**Exercise description:** Return, unaltered, every line from the beginning of the material below up to and including the one with "set_output_delay 5.0000 -clock".

**Data listing:**
What follows belongs to an exercise in optimizing a design on an open flow for small area; a production flow would make more cautious choices.
The RTL was checked by simulation tests, not by an equivalence proof against the original design.
The flow treats the clock pin as an ideal source, which a real chip does not have.

Design neural_pipeline_top, start of the top module:
module neural_pipeline_top (
    input wire clk,
    input wire rst,
    input wire signed [15:0] raw_in,
    output wire signed [15:0] vel_out
);
Size in the first run: roughly 940 cells after synthesis, ~34 I/O pins, about 0.011 mm² of cells after synthesis.
==> flow/config.mk <==
export PLATFORM = sky130hd
export DESIGN_NAME = neural_pipeline_top
export DESIGN_NICKNAME = neural_pipeline_top
export VERILOG_FILES = /design/flow/design.v
export SDC_FILE = /design/flow/constraint.sdc
export NUM_CORES = 4
export LEC_CHECK = 0
export CAP_MARGIN = 20
export CORE_MARGIN = 2
export CORE_UTILIZATION = 70
export PLACE_DENSITY = 0.8
export SLEW_MARGIN = 20
export SYNTH_HIERARCHICAL = 1
==> flow/constraint.sdc <==
create_clock -name core_clock -period 25.0 [get_ports {clk}]
set_input_delay 5.0000 -clock core_clock [delete_from_list [all_inputs] [get_ports {clk}]]
set_output_delay 5.0000 -clock core_clock [all_outputs]
set_load 0.01 [all_outputs]
standard.sh (not shown) runs the stock make flow with config.mk's settings and CLKGATE_MAP_FILE= SYNTH_SCRIPT=/design/flow/synth_recipe.tcl, a recipe that flattens the netlist after the stock synthesis.
==> flow/flow/run.sh <==
#!/bin/bash
# The standard layout (standard.sh, with the standard synthesis unchanged)
# plus three changes:
#  1. after the standard synthesis, the combinational logic other than the
#     full-adder and tie cells is re-mapped by ABC with an area script
#     (flow/reabc.abc); flip-flops and their names are left as they are;
#  2. port buffers use the smallest buffer cell (buf_1);
#  3. clock tree synthesis uses clkbuf_8 and no dummy loads; afterwards
#     clock buffers are downsized to clkbuf_4 where the clock-pin slew
#     allows it (flow/cts_trim.tcl).
# Each tool's output goes to a log file of its own in this folder.
set -euo pipefail
export BUFFER_PORTS_ARGS="-buffer_cell sky130_fd_sc_hd__buf_1"
export CTS_ARGS="-sink_clustering_enable -repair_clock_nets -dont_use_dummy_load -buf_list sky130_fd_sc_hd__clkbuf_8"

R=orfs/results/${FLOW_PLATFORM}/neural_pipeline_top/base
LIB=${FLOW_HOME}/platforms/${FLOW_PLATFORM}/lib/sky130_fd_sc_hd__tt_025C_1v80.lib
YOSYS=${FLOW_HOME}/../tools/install/yosys/bin/yosys
[ -x "$YOSYS" ] || YOSYS=yosys

bash standard.sh synth > standard_synth.log 2>&1
cp $R/1_2_yosys.v 1_2_yosys_standard.v

DU=""
for c in probe_p_8 probec_p_8 lpflow_bleeder_1 lpflow_clkbufkapwr_1 lpflow_clkbufkapwr_16 \
  lpflow_clkbufkapwr_2 lpflow_clkbufkapwr_4 lpflow_clkbufkapwr_8 lpflow_clkinvkapwr_1 \
  lpflow_clkinvkapwr_16 lpflow_clkinvkapwr_2 lpflow_clkinvkapwr_4 lpflow_clkinvkapwr_8 \
  lpflow_decapkapwr_12 lpflow_decapkapwr_3 lpflow_decapkapwr_4 lpflow_decapkapwr_6 \
  lpflow_decapkapwr_8 lpflow_inputiso0n_1 lpflow_inputiso0p_1 lpflow_inputiso1n_1 \
  lpflow_inputiso1p_1 lpflow_inputisolatch_1 lpflow_isobufsrc_1 lpflow_isobufsrc_16 \
  lpflow_isobufsrc_2 lpflow_isobufsrc_4 lpflow_isobufsrc_8 lpflow_isobufsrckapwr_16 \
  lpflow_lsbuf_lh_hl_isowell_tap_1 lpflow_lsbuf_lh_hl_isowell_tap_2 \
  lpflow_lsbuf_lh_hl_isowell_tap_4 lpflow_lsbuf_lh_isowell_4 lpflow_lsbuf_lh_isowell_tap_1 \
  lpflow_lsbuf_lh_isowell_tap_2 lpflow_lsbuf_lh_isowell_tap_4; do
  DU="$DU -dont_use sky130_fd_sc_hd__$c"
done

cat > reabc.ys <<EOT
read_liberty -ignore_miss_func $LIB
setattr -mod -set keep_hierarchy 1 sky130_fd_sc_hd__fa_1 sky130_fd_sc_hd__conb_1 sky130_fd_sc_hd__dfxtp_1
read_verilog 1_2_yosys_standard.v
hierarchy -top ${FLOW_TOP}
flatten
opt -purge
abc -liberty $LIB $DU -script flow/reabc.abc
opt_clean -purge

splitnets
opt_clean -purge
tee -o reabc_stat.txt stat -liberty $LIB
select ${FLOW_TOP}
write_verilog -noattr -nohex -nodec -selected $R/1_2_yosys.v
EOT
$YOSYS -s reabc.ys > reabc.log 2>&1

bash standard.sh cts > standard_to_cts.log 2>&1
OPENROAD=${FLOW_HOME}/../tools/install/OpenROAD/bin/openroad
[ -x "$OPENROAD" ] || OPENROAD=openroad
export R LIB
$OPENROAD -no_init -exit flow/cts_trim.tcl > cts_trim.log 2>&1

bash standard.sh > standard.log 2>&1
Other scripts of this flow, unchanged in this note and not shown: flow/flow/cts_trim.tcl, flow/flow/reabc.abc
Next try:
--- a/flow/design.v
+++ b/flow/design.v
@@ -1316,46 +1316,47 @@
     end
     reg [10:0] u;
     wire [11:0] uc;
     assign uc[0] = 1'b1;
     generate for (i = 0; i < 11; i = i + 1) begin : g_inc
         assign uc[i+1] = uc[i] & u[i];
     end endgenerate
     wire u_last = (u == 11'd1499);
     wire u_zero = (u == 11'd0);         
     wire upd = (u == 11'd1);            
-    reg [6:0] w;
-    wire done = (w == 7'd22);
-    wire [6:0] w_nx = {w[5:0], ~(w[6] ^ w[5])};
+    reg done;
+    wire wend = S[6] & S[5] & S[1] & S[0];         
     always @(posedge clk) begin
         if (rst) begin
             u <= 11'd1;
-            w <= 7'd0;
+            done <= 1'b0;
         end else begin
             u <= u_last ? 11'd0 : (u ^ uc[10:0]);
-            if (u_zero && !done)
-                w <= w_nx;
+            if (u_zero && wend)
+                done <= 1'b1;
         end
     end
     wire sp = done & spike;
     wire pwin = (u[10:4] == 7'd0);                
-    wire mult = pwin & (u[3] | u[2]);             
+    wire mult = done & pwin & (u[3] | u[2]);      
     wire kbit = ~u[1] | (u[3] & u[2]);            
     reg pending;
     wire add = ~pwin & ~u_last & ~over & (sp | pending);
     always @(posedge clk) begin
         if (rst)
             pending <= 1'b0;
         else
             pending <= pwin & (pending | sp);
     end
-    wire [14:0] bop = mult ? (kbit ? v : 15'd0) : (add ? 15'd819 : 15'd0);
+    wire inc = ~done & u_zero;                    
+    wire [14:0] bop = mult ? (kbit ? v : 15'd0) : ((add ? 15'd819 : 15'd0) | {14'd0, inc});
+    wire clear = done ? upd : (u_zero & wend);
     wire s1;
     wire s2;
     wire s3;
     wire s4;
     wire s5;
     wire s6;
     wire s7;
     wire s8;
     wire s9;
     wire s10;
@@ -1437,23 +1438,23 @@
     assign ssum[7] = s38;
     assign ssum[8] = s39;
     assign ssum[9] = s40;
     assign ssum[10] = s41;
     assign ssum[11] = s42;
     assign ssum[12] = s43;
     assign ssum[13] = s44;
     assign ssum[14] = s45;
     assign ssum[15] = s46;
     always @(posedge clk) begin
-        if (rst || upd)
+        if (rst || clear)
             S <= 0;
         else if (mult)
             S <= ssum[15:1];
         else
             S <= ssum[14:0];
         if (rst)
             v <= 0;
-        else if (upd)
+        else if (upd && done)
             v <= over ? 15'd20480 : S[14:0];
     end
     assign vel_out = {1'b0, v};
 endmodule
Result: Cell count fell by 1.8%. Sequential share of layout area fell by 0.55 points. Die area fell by 1.8%. Routed wire length rose by 1.2%. Synthesized area fell by 1.8%. Worst hold slack gets worse by 0.0096 ns.

==> what the ideal ports hide <==
No port has a modelled driver above. Below, the same layouts with a new extraction and two added sets of constraints. Step 1 (the two cells are an assumption about what drives the block):
set clk [get_ports {clk}]
set_driving_cell -lib_cell sky130_fd_sc_hd__clkbuf_16 $clk
set_driving_cell -lib_cell sky130_fd_sc_hd__buf_2 [delete_from_list [all_inputs] $clk]
Step 2 also shifts input and output timing later by t, the mid clock arrival at the registers, as if the neighbouring blocks saw the same clock. a / b / c = no drivers / after step 1 / after step 2; a / b = the first two.
run | shift t [ns] | setup slack, ns | latest minus earliest clock arrival (ns) | cell pins on the clock port's net
the first run | 0.605 | 3.893 / 3.908 / 3.302 | 0.031 / 0.031 | 1
the second run | 0.609 | 3.410 / 3.426 / 2.816 | 0.042 / 0.043 | 1
After both steps every run listed still meets setup and hold. The setup slack of the second run, which loses most, moves by +0.016 ns with the drivers and by -0.594 ns with both steps.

**Answer:**
What follows belongs to an exercise in optimizing a design on an open flow for small area; a production flow would make more cautious choices.
The RTL was checked by simulation tests, not by an equivalence proof against the original design.
The flow treats the clock pin as an ideal source, which a real chip does not have.

Design neural_pipeline_top, start of the top module:
module neural_pipeline_top (
    input wire clk,
    input wire rst,
    input wire signed [15:0] raw_in,
    output wire signed [15:0] vel_out
);
Size in the first run: roughly 940 cells after synthesis, ~34 I/O pins, about 0.011 mm² of cells after synthesis.
==> flow/config.mk <==
export PLATFORM = sky130hd
export DESIGN_NAME = neural_pipeline_top
export DESIGN_NICKNAME = neural_pipeline_top
export VERILOG_FILES = /design/flow/design.v
export SDC_FILE = /design/flow/constraint.sdc
export NUM_CORES = 4
export LEC_CHECK = 0
export CAP_MARGIN = 20
export CORE_MARGIN = 2
export CORE_UTILIZATION = 70
export PLACE_DENSITY = 0.8
export SLEW_MARGIN = 20
export SYNTH_HIERARCHICAL = 1
==> flow/constraint.sdc <==
create_clock -name core_clock -period 25.0 [get_ports {clk}]
set_input_delay 5.0000 -clock core_clock [delete_from_list [all_inputs] [get_ports {clk}]]
set_output_delay 5.0000 -clock core_clock [all_outputs]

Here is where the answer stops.